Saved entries
********************

### src/rtl/copro32016_pkg.sv
`default_nettype none
// +----------------------------------------------------------------------+
// | copro32016_pkg                                                       |
// | Shared types and helpers for the 32016 coprocessor SRAM controller.  |
// | Revision: 1.0                                                        |
// +----------------------------------------------------------------------+
package copro32016_pkg;

   localparam int LATENCY_MAX = 7;
   localparam int CNT_W       = 3;

   typedef enum logic [1:0] {
      ST_IDLE   = 2'd0,
      ST_READ   = 2'd1,
      ST_RMW_RD = 2'd2,
      ST_WRITE  = 2'd3
   } state_e;

   // Byte lane n comes from new_w when be[n] is set, otherwise from old_w.
   function automatic logic [31:0] merge_be(input logic [3:0]  be,
                                            input logic [31:0] new_w,
                                            input logic [31:0] old_w);
      logic [31:0] m;
      m = old_w;
      for (int n = 0; n < 4; n++) begin
         if (be[n]) m[8*n +: 8] = new_w[8*n +: 8];
      end
      return m;
   endfunction

endpackage
`default_nettype wire

### src/rtl/sram32_ctrl_if.sv
`default_nettype none
// +----------------------------------------------------------------------+
// | sram32_ctrl_if                                                       |
// | CPU-side IO bus between the 32016 bus logic and the SRAM controller. |
// | Revision: 1.0                                                        |
// +----------------------------------------------------------------------+
interface sram32_ctrl_if #(
   parameter int AW = 19
);
   logic          sel;
   logic          io_rd;
   logic          io_wr;
   logic [AW-1:0] io_addr;
   logic [3:0]    io_be;
   logic [31:0]   io_di;
   logic [31:0]   io_q;
   logic          io_ready;

   modport master (
      output sel, io_rd, io_wr, io_addr, io_be, io_di,
      input  io_q, io_ready
   );

   modport slave (
      input  sel, io_rd, io_wr, io_addr, io_be, io_di,
      output io_q, io_ready
   );
endinterface
`default_nettype wire

### src/rtl/sram32_ctrl.sv
`default_nettype none
// +----------------------------------------------------------------------+
// | sram32_ctrl                                                          |
// | Word read / posted write / read-modify-write controller for a        |
// | 512Kx32 asynchronous SRAM with configurable access latency.          |
// | Revision: 1.0                                                        |
// +----------------------------------------------------------------------+
module sram32_ctrl
   import copro32016_pkg::*;
#(
   parameter int LATENCY = 1,
   parameter int AW      = 19
) (
   input  wire logic          clk,
   input  wire logic          rst_b,
   sram32_ctrl_if.slave       bus,
   output logic               ram_cs_b,
   output logic               ram_oe_b,
   output logic               ram_wr_b,
   output logic               ram_ub_b,
   output logic               ram_lb_b,
   output logic [AW-1:0]      ram_addr,
   output logic [31:0]        ram_dout,
   output logic               ram_doe,
   input  wire logic [31:0]   ram_din
);

   localparam logic [CNT_W-1:0] LAT =
      CNT_W'((LATENCY > LATENCY_MAX) ? LATENCY_MAX : LATENCY);

   state_e            state_q,    state_d;
   logic [CNT_W-1:0]  cnt_q,      cnt_d;
   logic              busy_wr_q,  busy_wr_d;
   logic              io_ready_q, io_ready_d;
   logic [31:0]       io_q_q,     io_q_d;
   logic              cs_b_q,     cs_b_d;
   logic              oe_b_q,     oe_b_d;
   logic              wr_b_q,     wr_b_d;
   logic              ub_b_q,     ub_b_d;
   logic              lb_b_q,     lb_b_d;
   logic [AW-1:0]     addr_q,     addr_d;
   logic [31:0]       dout_q,     dout_d;
   logic              doe_q,      doe_d;
   logic              accept;

   // The io_ready term stops a strobe still held in the completion cycle from restarting.
   assign accept = bus.sel & (bus.io_rd | bus.io_wr) & ~io_ready_q & ~busy_wr_q;

   always_ff @(posedge clk or negedge rst_b) begin
      if (!rst_b) begin
         state_q    <= ST_IDLE;
         cnt_q      <= '0;
         busy_wr_q  <= 1'b0;
         io_ready_q <= 1'b0;
         io_q_q     <= '0;
         cs_b_q     <= 1'b1;
         oe_b_q     <= 1'b1;
         wr_b_q     <= 1'b1;
         ub_b_q     <= 1'b1;
         lb_b_q     <= 1'b1;
         addr_q     <= '0;
         dout_q     <= '0;
         doe_q      <= 1'b0;
      end else begin
         state_q    <= state_d;
         cnt_q      <= cnt_d;
         busy_wr_q  <= busy_wr_d;
         io_ready_q <= io_ready_d;
         io_q_q     <= io_q_d;
         cs_b_q     <= cs_b_d;
         oe_b_q     <= oe_b_d;
         wr_b_q     <= wr_b_d;
         ub_b_q     <= ub_b_d;
         lb_b_q     <= lb_b_d;
         addr_q     <= addr_d;
         dout_q     <= dout_d;
         doe_q      <= doe_d;
      end
   end

   always_comb begin
      state_d    = state_q;
      cnt_d      = cnt_q;
      busy_wr_d  = busy_wr_q;
      io_ready_d = 1'b0;
      io_q_d     = io_q_q;
      cs_b_d     = cs_b_q;
      oe_b_d     = oe_b_q;
      wr_b_d     = wr_b_q;
      ub_b_d     = ub_b_q;
      lb_b_d     = lb_b_q;
      addr_d     = addr_q;
      dout_d     = dout_q;
      doe_d      = doe_q;

      case (state_q)
         ST_IDLE: begin
            if (accept) begin
               cnt_d = '0;
               if (bus.io_rd || (bus.io_be != 4'h0 && bus.io_be != 4'hF)) begin
                  state_d = bus.io_rd ? ST_READ : ST_RMW_RD;
                  addr_d  = bus.io_addr;
                  cs_b_d  = 1'b0;
                  oe_b_d  = 1'b0;
                  wr_b_d  = 1'b1;
                  ub_b_d  = 1'b0;
                  lb_b_d  = 1'b0;
                  doe_d   = 1'b0;
               end else if (bus.io_be == 4'hF) begin
                  state_d    = ST_WRITE;
                  addr_d     = bus.io_addr;
                  dout_d     = bus.io_di;
                  cs_b_d     = 1'b0;
                  oe_b_d     = 1'b1;
                  wr_b_d     = 1'b0;
                  ub_b_d     = 1'b0;
                  lb_b_d     = 1'b0;
                  doe_d      = 1'b1;
                  busy_wr_d  = 1'b1;
                  io_ready_d = 1'b1;
               end else begin
                  io_ready_d = 1'b1;
               end
            end
         end

         ST_READ: begin
            if (cnt_q == LAT) begin
               state_d    = ST_IDLE;
               io_q_d     = ram_din;
               io_ready_d = 1'b1;
               cs_b_d     = 1'b1;
               oe_b_d     = 1'b1;
               ub_b_d     = 1'b1;
               lb_b_d     = 1'b1;
            end else begin
               cnt_d = cnt_q + 1'b1;
            end
         end

         ST_RMW_RD: begin
            // Merge uses io_di still held by the CPU, since io_ready has not yet been given.
            if (cnt_q == LAT) begin
               state_d    = ST_WRITE;
               cnt_d      = '0;
               dout_d     = merge_be(bus.io_be, bus.io_di, ram_din);
               oe_b_d     = 1'b1;
               wr_b_d     = 1'b0;
               doe_d      = 1'b1;
               busy_wr_d  = 1'b1;
               io_ready_d = 1'b1;
            end else begin
               cnt_d = cnt_q + 1'b1;
            end
         end

         ST_WRITE: begin
            if (cnt_q == LAT) begin
               state_d   = ST_IDLE;
               busy_wr_d = 1'b0;
               cs_b_d    = 1'b1;
               oe_b_d    = 1'b1;
               wr_b_d    = 1'b1;
               ub_b_d    = 1'b1;
               lb_b_d    = 1'b1;
               doe_d     = 1'b0;
            end else begin
               cnt_d = cnt_q + 1'b1;
            end
         end

         default: state_d = ST_IDLE;
      endcase
   end

   assign bus.io_q     = io_q_q;
   assign bus.io_ready = io_ready_q;
   assign ram_cs_b     = cs_b_q;
   assign ram_oe_b     = oe_b_q;
   assign ram_wr_b     = wr_b_q;
   assign ram_ub_b     = ub_b_q;
   assign ram_lb_b     = lb_b_q;
   assign ram_addr     = addr_q;
   assign ram_dout     = dout_q;
   assign ram_doe      = doe_q;

endmodule
`default_nettype wire

### src/flat_wrapper.sv
// flat-port wrapper written by rule: the top's interface ports become plain ports
module sram32_ctrl_flat import copro32016_pkg::*;
#(
   parameter int LATENCY = 1,
   parameter int AW      = 19
)
  (clk, rst_b, ram_cs_b, ram_oe_b, ram_wr_b, ram_ub_b, ram_lb_b, ram_addr, ram_dout, ram_doe, ram_din, bus_sel, bus_io_rd, bus_io_wr, bus_io_addr, bus_io_be, bus_io_di, bus_io_q, bus_io_ready);
  sram32_ctrl_if #(.AW(AW)) bus_i ();
  input  wire logic clk;
  input  wire logic rst_b;
  output logic ram_cs_b;
  output logic ram_oe_b;
  output logic ram_wr_b;
  output logic ram_ub_b;
  output logic ram_lb_b;
  output logic [AW-1:0] ram_addr;
  output logic [31:0] ram_dout;
  output logic ram_doe;
  input  wire logic [31:0] ram_din;
  input wire logic [$bits(bus_i.sel)-1:0] bus_sel;
  input wire logic [$bits(bus_i.io_rd)-1:0] bus_io_rd;
  input wire logic [$bits(bus_i.io_wr)-1:0] bus_io_wr;
  input wire logic [$bits(bus_i.io_addr)-1:0] bus_io_addr;
  input wire logic [$bits(bus_i.io_be)-1:0] bus_io_be;
  input wire logic [$bits(bus_i.io_di)-1:0] bus_io_di;
  output wire logic [$bits(bus_i.io_q)-1:0] bus_io_q;
  output wire logic [$bits(bus_i.io_ready)-1:0] bus_io_ready;
  assign bus_i.sel = bus_sel;
  assign bus_i.io_rd = bus_io_rd;
  assign bus_i.io_wr = bus_io_wr;
  assign bus_i.io_addr = bus_io_addr;
  assign bus_i.io_be = bus_io_be;
  assign bus_i.io_di = bus_io_di;
  assign bus_io_q = bus_i.io_q;
  assign bus_io_ready = bus_i.io_ready;
  sram32_ctrl #(.LATENCY(LATENCY), .AW(AW)) u_core (.clk(clk), .rst_b(rst_b), .bus(bus_i), .ram_cs_b(ram_cs_b), .ram_oe_b(ram_oe_b), .ram_wr_b(ram_wr_b), .ram_ub_b(ram_ub_b), .ram_lb_b(ram_lb_b), .ram_addr(ram_addr), .ram_dout(ram_dout), .ram_doe(ram_doe), .ram_din(ram_din));
endmodule
<file path="config.mk">
export PLATFORM = sky130hd
export DESIGN_NAME = id_counter
export DESIGN_NICKNAME = d
export VERILOG_FILES = /design/src/rtl/id_counter.sv
export SDC_FILE = /design/constraint.sdc
export NUM_CORES = 1
export LEC_CHECK = 0
export BUFFER_PORTS_ARGS = -buffer_cell sky130_fd_sc_hd__buf_2
export CAP_MARGIN = 20
export CORE_AREA = 10 10 47 49
export DETAILED_ROUTE_END_ITERATION = 7
export DIE_AREA = 0 0 57 59
export HOLD_SLACK_MARGIN = 0.1
export PLACE_DENSITY = 0.71
export SYNTH_ARGS = -nofsm -noshare
export SYNTH_HDL_FRONTEND = slang
export SYNTH_SLANG_ARGS = --single-unit
</file>
<file path="constraint.sdc">
create_clock -name clk -period 5.6 [get_ports clk]
set_clock_uncertainty 0.2 [all_clocks]
set_input_delay 0.56 -clock clk [delete_from_list [all_inputs] [get_ports clk]]
set_output_delay 0.56 -clock clk [all_outputs]
set_load 0.01 [all_outputs]
</file>
<file path="src/rtl/id_counter.sv">
// rtl/id_counter.sv - DPLL increment/decrement counter: DCO with rate-limited phase advance/retard.
// Optional IDC_SYNC_EN puts a two-flop synchronizer on incIn/decIn ahead of edge detection.
module id_counter #(
  parameter int DIV_HALF = 2
) (
  input  logic clk,
  input  logic reset,
  input  logic incIn,
  input  logic decIn,
  output logic inc,
  output logic dec,
  output logic incIgnore,
  output logic decIgnore,
  output logic IDout
);

  localparam int CW = $clog2(DIV_HALF + 2);
  localparam int LW = $clog2(DIV_HALF + 1);
  localparam logic [CW-1:0] DIV_C     = CW'(DIV_HALF);
  localparam logic [LW-1:0] LOCK_LOAD = LW'(DIV_HALF);

  // bit 0 = increment path, bit 1 = decrement path
  logic [1:0] lvl_q;
  logic [1:0] prev_q;

`ifdef IDC_SYNC_EN
  logic [1:0] meta_q;

  always_ff @(posedge clk or posedge reset) begin
    if (reset) begin
      meta_q <= '0;
      lvl_q  <= '0;
    end else begin
      meta_q <= {decIn, incIn};
      lvl_q  <= meta_q;
    end
  end
`else
  always_ff @(posedge clk or posedge reset) begin
    if (reset) begin
      lvl_q <= '0;
    end else begin
      lvl_q <= {decIn, incIn};
    end
  end
`endif

  logic [LW-1:0] inc_lock_q, inc_lock_d;
  logic [LW-1:0] dec_lock_q, dec_lock_d;
  logic [CW-1:0] cnt_q, cnt_d;
  logic          id_q, id_d;
  logic          inc_q, dec_q, inc_ign_q, dec_ign_q;

  logic [1:0]    ev;
  logic          inc_acc, dec_acc, inc_ign, dec_ign;
  logic [CW-1:0] step;
  logic [CW-1:0] sum;

  always_comb begin
    ev      = lvl_q & ~prev_q;
    inc_acc = ev[0] && (inc_lock_q == '0);
    dec_acc = ev[1] && (dec_lock_q == '0);
    inc_ign = ev[0] && (inc_lock_q != '0);
    dec_ign = ev[1] && (dec_lock_q != '0);

    // Simultaneous inc and dec cancel to the nominal step.
    step = CW'(1);
    if (inc_acc && !dec_acc) begin
      step = CW'(2);
    end else if (dec_acc && !inc_acc) begin
      step = '0;
    end

    sum   = cnt_q + step;
    cnt_d = sum;
    id_d  = id_q;
    if (sum >= DIV_C) begin
      cnt_d = sum - DIV_C;
      id_d  = ~id_q;
    end

    inc_lock_d = inc_lock_q;
    if (inc_acc) begin
      inc_lock_d = LOCK_LOAD;
    end else if (inc_lock_q != '0) begin
      inc_lock_d = inc_lock_q - LW'(1);
    end

    dec_lock_d = dec_lock_q;
    if (dec_acc) begin
      dec_lock_d = LOCK_LOAD;
    end else if (dec_lock_q != '0) begin
      dec_lock_d = dec_lock_q - LW'(1);
    end
  end

  always_ff @(posedge clk or posedge reset) begin
    if (reset) begin
      prev_q     <= '0;
      inc_lock_q <= '0;
      dec_lock_q <= '0;
      cnt_q      <= '0;
      id_q       <= 1'b0;
      inc_q      <= 1'b0;
      dec_q      <= 1'b0;
      inc_ign_q  <= 1'b0;
      dec_ign_q  <= 1'b0;
    end else begin
      prev_q     <= lvl_q;
      inc_lock_q <= inc_lock_d;
      dec_lock_q <= dec_lock_d;
      cnt_q      <= cnt_d;
      id_q       <= id_d;
      inc_q      <= inc_acc;
      dec_q      <= dec_acc;
      inc_ign_q  <= inc_ign;
      dec_ign_q  <= dec_ign;
    end
  end

  assign inc       = inc_q;
  assign dec       = dec_q;
  assign incIgnore = inc_ign_q;
  assign decIgnore = dec_ign_q;
  assign IDout     = id_q;

endmodule

</file>
Word-level counts from Yosys, hierarchy flattened --
Cells that the tools add are included.
Storage, ports and cells: register bits after elaboration 15, output and inout port bits 5, logic and storage cells 39
Operators by class: add/subtract/negate cells 4, magnitude comparators 1, muxes and demuxes 7, bitwise gates (word level) 3, reductions and logical operators 14
Operators by type and width (count):
- 2-bit 2-to-1 mux | 6
- 2-bit nonzero test | 4
- 1-bit logical AND | 6
- 2-bit zero test | 2
- 2-bit by 1-bit subtractor with 2-bit output, second input constant | 2
- 2-bit adder | 1
- 2-bit AND | 1
- 2-bit >= comparator, second input constant | 1
- 1-bit zero test | 2
- 2-bit NOT | 1
- 2-bit subtractor, second input constant | 1
- 1-bit 2-to-1 mux | 1
- 1-bit NOT | 1

Longest topological paths before layout --
depth in word-level cells 10, gate-level depth with buffers 8

Worst setup path after synthesis --
No wires, ideal clock.
path kind register -> register, start point reg dec_lock_q[0], end point reg id_q (netlist: IDout), library setup time 0.125 ns, arrival time 1.623 ns, path slack 3.652 ns, stages on the path, launching flop included 9, path buffers 0, period minus slack after synthesis 1.948 ns, cells stage by stage dfrtp_1 > inv_1 > ha_1 > inv_2 > or2_4 > ha_1 > ha_1 > xor2_1 > xnor2_1
Between the ends: cells in the longest elaborated chain, start to end 7, elaborated cells on any way between the ends 9, those cells by class 1 x add/sub; 1 x order compare; 2 x mux; 5 x reduce/logical
Ends and longest elaborated chain:
- from (decl) | line 49 | logic [LW-1:0] dec_lock_q, dec_lock_d;
- from (signal assigned) | line 111 | dec_lock_q <= dec_lock_d;
- 2-bit zero test * | line 62 | dec_acc = ev[1] && (dec_lock_q == '0);
- 1-bit logical AND * | line 62
- 1-bit logical AND / 1-bit zero test (equally long branches) | line 70, 68
- 1-bit 2-to-1 mux / 1-bit logical AND (equally long branches) | line 70, 68
- 2-bit 2-to-1 mux * | line 68 | if (inc_acc && !dec_acc) begin
- 2-bit adder * | line 74 | sum = cnt_q + step;
- 2-bit >= comparator * | line 77 | if (sum >= DIV_C) begin
- to (signal assigned) | line 113 | id_q <= id_d;
- to (decl) | line 51 | logic id_q, id_d;
Every way passes the cells marked *; elsewhere a longest branch is shown, timed or not. A chain may end at the register's enable or synchronous reset.

Worst setup path in the final report --
Ends and elaborated chain as after synthesis.

==> reports/metrics.yaml <==
sta:
  setup_viol: 0
  finalHoldViolCount: 0
  setup_tns_ns: 0
  fin_crit_sh_pct: 36.0
  worst_pin_slew_ns: 0.542
  slew_violations: 0
  final.min_clock_period_ns: 2.01
  clock.fmax_ghz: 0.496
  rsz0062_at_grt: "no"
  slew-limit-headroom_pct: 63.8
  finalWorstSetupSlack_ns: 3.59
synth:
  syn_nets: 53
  postSynthAreaPerCell_um2: 12.8
  ys_ff_latch: 15
  synth_edf_count: 0
  synth_largest_area_cell: "dfrtp_1"
  yosys-top-cells-area: "dfrtp_1 (65%), ha_1 (8.7%), inv_1 (3.9%)"
  yosys-top-cells-count: "dfrtp_1 (15), inv_1 (6), ha_1 (4)"
  ys.flop_type: "dfrtp_1"
  async_flop_share_pct: 100
  seq_area_frac_synth_pct: 65.2
  synthCells: 45
  synthMostInstantiatedCell: "dfrtp_1"
  ys_types: 16
  synth_area_um2: 576
  synth_top_area_share_pct: 65.2
  yosys_warnings: 0
setup_path:
  critPathBufInv: 2
  cpLargestDelayFamily: "adder cells"
  path_class: "flip-flop to flip-flop"
  critical_path.startpoint_type: "flip-flop"
  endpoint_kind: "flip-flop"
  crit_arrival_ns: 1.98
  reg2reg_to: "IDout$_DFFE_PP0P_"
  cp.required_ns: 5.56
  cp_slowest_cell: "dfrtp_1"
  cp_common_cell: "ha_1"
  r2r_start: "dec_lock_q[0]$_DFFE_PP0P_"
  crit_fanout: 5
  path_cells: "inv_1 > ha_1 > inv_2 > or2_4 > ha_1 > ha_1 > xor2_1 > xnor2_1"
  rrSetupSlack_ns: 3.59
  slowest_delay_ns: 0.36
  rr_worst_depth: 8
layout:
  syn_to_final_growth_pct: 15.0
  drive_above_1_share_pct: 28.1
  postLayoutCoreUtil_pct: 47.2
  area.sequential_um2: 375
  antennaDiodeCount: 0
  nets: 66
  multiInputGateArea_um2: 170
  num-fill-cells: 137
global_route:
  grt_first_pass_wirelength_um: 1440
  overflow: 0
  grt_max_degree: 16
  grt_pass1_vias: 380
  grt_usage_pct: 5.52
  antenna_found_initial: 0
detailed_routing:
  post_drt_wl_per_cell_um: 10.4
  vias: 311
  drtIter0Drc: 0
  ant_nets: 0
  drt_pre_antenna_iters: 1
  post-route-drc-count: 0
  viasPerCell: 4.26
  routed_wl_um: 757
placed_design:
  io_buffer_count: 8
  dp_hpwl_um: 603
  dp_slack_ns: 3.59
  gp_congestion: 0.628
floorplanning:
  die_area_mm2: 0.00336
  die_h_um: 59
  rows: 14
  start_util_pct: 41.1
  fp.dieW_um: 57
  core_mm2: 0.00140
  io_pins: 9
worst_hold_path:
  min-delay-path-class: "input port to async pin"
clock_network:
  cts_root_buffer: "clkbuf_4"
  hold_buffers: 0
  clock_sinks: 15
  cts_tree: "yes"
  ctsResizeCount: 0
  cts_buffers: 3
  insertion_delay_ns: 0.27
  cts_setup_buffers: 0
  clkSlewWorstSetupHoldPaths_ns: 0.08
  cts_buffer_depth: 2
  cts_max_level: 1
power:
  power_density_mw_per_mm2: 468
  leakagePower_nw: 0.359
  ir_worst_vdd_v: 0.000184
outcome:
  outcome: "finished clean"
job:
  drv_cap: 0
[metal layers]
metal / GRT usage (%) / wire [µm] / vias up
li1: - / - / 162
met1: 5.19 / 326 / 141
met2: 8.99 / 377 / 6
met3: 2.36 / 48 / 2
met4: 5.03 / 5 / 0
met5: 0 / 0 / -
[per-stage QoR]
stage / std cells / total power, mW / hold WS [ns] / area, µm²
global placement: 69 / 0.251 / 0.179 / 636
CTS: 73 / 0.318 / 0.129 / 662
finish: 73 / 0.310 / 0.112 / 662
global route: 73 / 0.342 / 0.145 / 662
floorplan: 45 / 0.233 / 0.174 / 576
detailed placement: 69 / 0.258 / 0.204 / 636
[logic make-up (layout without fill, tap and decap cells)]
family	count (synthesis)	in the layout	share of synthesized area, %
buffers and inverters	8	20	5.22
AND/OR/NAND/NOR	9	9	9.56
adder cells (fa/ha/maj)	4	4	8.70
flip-flops	15	15	65.2
XOR/XNOR	3	3	4.57
multiplexers	2	2	3.48
other	1	1	0.652
AO/OA/AOI/OAI	3	3	2.61
[how the worst max path moves through the flow]
stage | start | to | cells past startpoint
after global placement | dec_lock_q[0]$_DFFE_PP0P_ | IDout$_DFFE_PP0P_ | 8
after detailed placement | dec_lock_q[0]$_DFFE_PP0P_ | IDout$_DFFE_PP0P_ | 8
after CTS | dec_lock_q[0]$_DFFE_PP0P_ | IDout$_DFFE_PP0P_ | 8
final | dec_lock_q[0]$_DFFE_PP0P_ | IDout$_DFFE_PP0P_ | 8
after floorplan | dec_lock_q[0]$_DFFE_PP0P_ | IDout$_DFFE_PP0P_ | 8
after global routing | dec_lock_q[0]$_DFFE_PP0P_ | IDout$_DFFE_PP0P_ | 8
[flip-flops by register name, indices dropped and copies added, names as in the netlist, 2 cells and up]
| register | cells |
|---|---|
| dec_lock_q | 2 |
| cnt_q | 2 |
| prev_q | 2 |
| inc_lock_q | 2 |
| lvl_q | 2 |
[cell usage in the layout (no fill, tap or decap)]
| master | n |
|---|---|
| xor2_1 | 1 |
| xnor2_1 | 2 |
| nand2b_4 | 1 |
| nor2_1 | 3 |
| inv_2 | 2 |
| ha_1 | 4 |
| dfrtp_1 | 15 |
| clkbuf_1 | 1 |
| nand2_1 | 2 |
| nand3_1 | 1 |
| conb_1 | 1 |
| inv_1 | 6 |
| clkbuf_4 | 3 |
| nand2b_2 | 1 |
| a21oi_1 | 2 |
| buf_2 | 8 |
| mux2i_1 | 2 |
| o21ai_0 | 1 |
| or2_4 | 1 |
[final cells by class]
class | count | share of cell area, %
well taps | 16 | 3.02
multi-input cells | 22 | 25.7
repair buffers | 8 | 6.05
flip-flops and latches | 15 | 56.7
inverters | 8 | 4.54
clock buffers | 4 | 3.97
[where the power goes]
group	internal, mW	switching, mW
clock network	0.0276	0.0310
logic	0.0485	0.0536
registers	0.139	0.0106
total	0.215	0.0953
Note: power is estimated with default switching activity, not from simulation.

********************

▶ [WORK REQUIRED]
All lines in the data that contain the word "decl" should be copied.

▶ [TASK OUTPUT]
- from (decl) | line 49 | logic [LW-1:0] dec_lock_q, dec_lock_d;
- to (decl) | line 51 | logic id_q, id_d;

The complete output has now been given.